This is the mail archive of the
mailing list for the glibc project.
Re: RFC: IDN support in getaddrinfo().
- From: Simon Josefsson <jas at extundo dot com>
- To: libc-alpha at sources dot redhat dot com
- Date: Mon, 08 Mar 2004 17:14:57 +0100
- Subject: Re: RFC: IDN support in getaddrinfo().
- References: <email@example.com> <3FC41F79.firstname.lastname@example.org><email@example.com> <3FC47A3B.firstname.lastname@example.org><email@example.com> <3FC4E691.firstname.lastname@example.org><email@example.com> <3FC4F244.firstname.lastname@example.org><email@example.com><firstname.lastname@example.org> <3FC50672.email@example.com><firstname.lastname@example.org><email@example.com> <404BF3EF.firstname.lastname@example.org>
Ulrich Drepper <email@example.com> writes:
> Simon Josefsson wrote:
>> Here's a patch that implement the dlopen approach for loading libidn.
>> Not exactly the way I originally intended, but it seem rather simple.
> Believe it or not, an hour before your patch arrived I started working
> on this myself.
> Well, I took your update code but had to make a number changes:
> ~ several files were missing. I've added them from the old version.
That's fine. Btw, guni*.h and rfc3454.c are generated, the Perl
script to generate them, and the up-stream data files are available as
part of libidn. It doesn't seem necessary to add them to libc, though
(the files haven't changed in a long time, IIRC), unless you really
> ~ the toutf8 code supports glibc now correctly. Note, the non-glibc
> code isn't really right. You cannot use setlocale() if the program
> hasn't done it by itself. And I don't think using the CHARSET envvar
> is wise either. Just require the application to chose the right
> locale. This is what the glibc code now does.
Libidn used to use this approach, IIRC. I changed it rather long time
ago, and haven't received negative reports about it, but I agree it
might not be ideal. Some discussion below, comments appreciated.

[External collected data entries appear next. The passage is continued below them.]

--- config.mk ---
export PLATFORM = sky130hd
export DESIGN_NAME = puf_uart_framer
export DESIGN_NICKNAME = d
export VERILOG_FILES = /design/src/rtl/puf_uart_framer.sv
export SDC_FILE = /design/constraint.sdc
export NUM_CORES = 1
export LEC_CHECK = 0
export CAP_MARGIN = 20
export CORE_UTILIZATION = 46
export DETAILED_ROUTE_END_ITERATION = 8
export PLACE_DENSITY = 0.75
export SLEW_MARGIN = 10
export SYNTH_ARGS = -nofsm -noshare
export SYNTH_HDL_FRONTEND = slang
export SYNTH_SLANG_ARGS = --single-unit
--- constraint.sdc ---
create_clock -name clk -period 1.8 [get_ports clk]
set_input_delay 0.36 -clock clk [delete_from_list [all_inputs] [get_ports clk]]
set_output_delay 0.36 -clock clk [all_outputs]
set_load 0.01 [all_outputs]
===== src/rtl/dds_wave_gen.sv =====
// Phase-accumulator waveform generator: saw up/down, triangle or square from one accumulator.
// New configs queue in a one-entry pending slot and take effect only at a phase wrap.
module dds_wave_gen #(
  parameter int ACC_W  = 32,
  parameter int OUT_W  = 16,
  parameter int STEP_W = 16
) (
  input  logic              clk,
  input  logic              reset,
  input  logic              enable,
  // Config handshake: a transfer happens on any rising edge where cfg_valid && cfg_ready;
  // cfg_ready depends only on the pending slot, never on cfg_valid.
  input  logic              cfg_valid,
  output logic              cfg_ready,
  input  logic [STEP_W-1:0] cfg_step,
  input  logic [1:0]        cfg_mode,
  input  logic [OUT_W-1:0]  cfg_duty,
  output logic [OUT_W-1:0]  wave_out,
  output logic              wave_valid,
  output logic              wrap
);

  typedef enum logic [1:0] {
    MODE_SAW_UP = 2'd0,
    MODE_SAW_DN = 2'd1,
    MODE_TRI    = 2'd2,
    MODE_SQUARE = 2'd3
  } mode_e;

  localparam logic [OUT_W-1:0] DUTY_RST = {1'b1, {(OUT_W-1){1'b0}}};

  logic [ACC_W-1:0]  r_acc;
  logic [STEP_W-1:0] r_step_a;
  mode_e             r_mode_a;
  logic [OUT_W-1:0]  r_duty_a;
  logic              r_pend_valid;
  logic [STEP_W-1:0] r_step_p;
  mode_e             r_mode_p;
  logic [OUT_W-1:0]  r_duty_p;
  logic [OUT_W-1:0]  r_wave_out;
  logic              r_wave_valid;
  logic              r_wrap;

  logic [ACC_W-1:0]  w_step_ext;
  logic [ACC_W:0]    w_sum;
  logic              w_carry;
  logic              w_transfer;
  logic              w_accept;
  logic [OUT_W-1:0]  w_phase;
  logic [OUT_W-1:0]  w_fold;
  logic [OUT_W-1:0]  w_sample;

  assign w_step_ext = ACC_W'(r_step_a);
  assign w_sum      = {1'b0, r_acc} + {1'b0, w_step_ext};
  assign w_carry    = enable & w_sum[ACC_W];
  // An idle generator (step 0) never wraps, so it takes a pending config straight away.
  assign w_transfer = r_pend_valid & (w_carry | (r_step_a == '0));
  assign w_accept   = cfg_valid & ~r_pend_valid;
  assign cfg_ready  = ~r_pend_valid;

  assign w_phase = r_acc[ACC_W-1 -: OUT_W];
  assign w_fold  = {w_phase[OUT_W-2:0], 1'b0};

  always_comb begin
    w_sample = w_phase;
    case (r_mode_a)
      MODE_SAW_UP: w_sample = w_phase;
      MODE_SAW_DN: w_sample = ~w_phase;
      MODE_TRI:    w_sample = w_phase[OUT_W-1] ? ~w_fold : w_fold;
      MODE_SQUARE: w_sample = (w_phase < r_duty_a) ? '1 : '0;
      default:     w_sample = w_phase;
    endcase
  end

  always_ff @(posedge clk) begin
    if (reset) begin
      r_acc        <= '0;
      r_step_a     <= '0;
      r_mode_a     <= MODE_SAW_UP;
      r_duty_a     <= DUTY_RST;
      r_pend_valid <= 1'b0;
      r_step_p     <= '0;
      r_mode_p     <= MODE_SAW_UP;
      r_duty_p     <= DUTY_RST;
      r_wave_out   <= '0;
      r_wave_valid <= 1'b0;
      r_wrap       <= 1'b0;
    end else begin
      // The accumulator always advances with the old step; a transfer only affects later edges.
      if (enable) begin
        r_acc      <= w_sum[ACC_W-1:0];
        r_wave_out <= w_sample;
      end
      r_wave_valid <= enable;
      r_wrap       <= w_carry;

      if (w_transfer) begin
        r_step_a     <= r_step_p;
        r_mode_a     <= r_mode_p;
        r_duty_a     <= r_duty_p;
        r_pend_valid <= 1'b0;
      end else if (w_accept) begin
        r_step_p     <= cfg_step;
        r_mode_p     <= mode_e'(cfg_mode);
        r_duty_p     <= cfg_duty;
        r_pend_valid <= 1'b1;
      end
    end
  end

  assign wave_out   = r_wave_out;
  assign wave_valid = r_wave_valid;
  assign wrap       = r_wrap;

endmodule


===== config.mk =====
export PLATFORM = sky130hd
export DESIGN_NAME = dds_wave_gen
export DESIGN_NICKNAME = d
export VERILOG_FILES = /design/src/rtl/dds_wave_gen.sv
export SDC_FILE = /design/constraint.sdc
export NUM_CORES = 1
export LEC_CHECK = 0
export BUFFER_PORTS_ARGS = -buffer_cell sky130_fd_sc_hd__buf_2
export CORE_MARGIN = 10
export CORE_UTILIZATION = 60
export DETAILED_ROUTE_END_ITERATION = 10
export HOLD_SLACK_MARGIN = 0.06
export PLACE_DENSITY = 0.9
export SETUP_SLACK_MARGIN = 0.3
export SYNTH_ARGS = -nofsm -noshare
export SYNTH_HDL_FRONTEND = slang
export SYNTH_SLANG_ARGS = --single-unit

===== constraint.sdc =====
create_clock -name clk -period 3.27 [get_ports clk]
set_input_delay 0.654 -clock clk [delete_from_list [all_inputs] [get_ports clk]]
set_output_delay 0.654 -clock clk [all_outputs]
set_load 0.05 [all_outputs]

* Word-level counts from Yosys, hierarchy flattened
Index checks and enable logic that the tools add are counted.
** Word-level totals
- Output and inout port bits :: 19
- Logic and storage cells :: 31
- Input bits :: 38
- Register bits :: 119
** Cells by class
- Bitwise gates (word level) :: 8
- $add $sub $neg :: 1
- Reductions and logical operators :: 4
- Equal/unequal tests :: 3
- $lt $le $gt $ge :: 1
- Mux-type cells :: 3
** Operators by type and width (count)
- 16-bit case mux with 4 select lines :: 1
- 32-bit by 16-bit adder with 33-bit output :: 1
- 16-bit 2-to-1 mux :: 2
- 16-bit inverter :: 2
- 16-bit zero test :: 1
- 16-bit less-than comparator :: 1
- 2-bit equality test (second input constant) :: 2
- 1-bit bitwise AND :: 3
- 2-bit by 1-bit equality test with 1-bit output (second input constant) :: 1
- 2-bit zero test :: 1
- 1-bit inverter :: 2
- 2-bit AND reduction :: 1
- 2-bit OR reduction :: 1
- 1-bit bitwise OR :: 1

* Depth between registers and ports, before layout
- Word-level depth :: 6
- Depth in mapped cells :: 9
- Mapped depth without buffers :: 8

* Worst setup path before layout
Ideal clock, no wire load.
- Kind :: reg-to-reg
- From :: register r_acc[0]
- To :: register r_mode_a[1]
- Slack :: 0.966 ns
- Path buffers :: 1
- Arrival :: 2.235 ns
- Required time :: 3.201 ns
- Stages on the path, launching flop included :: 10
- Setup time :: 0.069 ns
- Path through :: dfxtp_1 > ha_1 > fa_1 > a211oi_2 > o21ai_2 > o211a_2 > o211ai_2 > buf_2 > nand3_1 > a21oi_2
** On the way
- Word-level cells in the longest chain between the ends :: 4
** Ends and longest elaborated chain
- from (decl) :: RTL line 32 : logic [ACC_W-1:0] r_acc;
- from (signal assigned) :: RTL line 91 : r_acc <= w_sum[ACC_W-1:0];
- 32-bit by 16-bit adder with 33-bit output :: RTL line 54 : assign w_sum = {1'b0, r_acc} + {1'b0, w_step_ext};
- 1-bit bitwise AND :: RTL line 55 : assign w_carry = enable & w_sum[ACC_W];
- 1-bit bitwise OR :: RTL line 57 : assign w_transfer = r_pend_valid & (w_carry | (r_step_a == '0));
- 1-bit bitwise AND :: RTL line 57
- to (signal assigned) :: RTL line 99 : r_mode_a <= r_mode_p;
- to (decl) :: RTL line 34 : mode_e r_mode_a;
Every way passes these cells.
A chain may end at the register's enable or synchronous reset.

* Final worst setup path
- From :: register r_acc[0]
- To :: register r_acc[20]
** On the way
- Word-level cells in the longest chain between the ends :: 1
** Ends and longest elaborated chain (RTL line)
- 32-bit by 16-bit adder with 33-bit output :: 54
Every way passes these cells.
## config.mk

```make
export PLATFORM = sky130hd
export DESIGN_NAME = multdiv_iterative
export DESIGN_NICKNAME = d
export VERILOG_FILES = /design/src/rtl/multdiv_iterative_pkg.sv /design/src/rtl/multdiv_iterative_cond_negate.sv /design/src/rtl/multdiv_iterative.sv
export SDC_FILE = /design/constraint.sdc
export NUM_CORES = 1
export LEC_CHECK = 0
export BUFFER_PORTS_ARGS = -buffer_cell sky130_fd_sc_hd__buf_2
export CAP_MARGIN = 15
export CORE_MARGIN = 2
export CORE_UTILIZATION = 60
export DETAILED_ROUTE_END_ITERATION = 10
export PLACE_DENSITY = 0.87
export SYNTH_ARGS = -nofsm -noshare
export SYNTH_HDL_FRONTEND = slang
export SYNTH_SLANG_ARGS = --single-unit
```

## constraint.sdc

```tcl
create_clock -name clock -period 5 [get_ports clock]
set_clock_uncertainty 0.2 [all_clocks]
set_input_delay 0.25 -clock clock [delete_from_list [all_inputs] [get_ports clock]]
set_output_delay 0.25 -clock clock [all_outputs]
set_load 0.1 [all_outputs]
```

Note that my code doesn't modify the locale. It queries the current
locale and save that, then reset the locale to the system default
(locale==NULL), then get the charset used for the system locale, and
finally reset the locale to the saved locale, i.e. the locale chosen
by the application (if any).
If both the system and application use the same locale (the normal
case), I believe both approaches result in the same behaviour.
My approach work well in those situations where an application receive
strings from the system (on the command line, via stdin, etc) but was
started in another locale. Consider this (the terminal uses
$ LANG=sv_SE.ISO-8859-1 bash
$ LANG=sv.SE.UTF-8 some-program-calling-idn-getaddrinfo räksmörgås
If some-program-calling-idn-getaddrinfo calls setlocale (LC_CTYPE, "")
then nl_langinfo (CODESET) will return UTF-8. But command line
parameters, or data received via stdin, will be encoded in ISO-8859-1.
I guess the alternative is to require the program to discover this
situation itself, and to convert the command line parameter to the
then-current locale. I have never seen any program do this.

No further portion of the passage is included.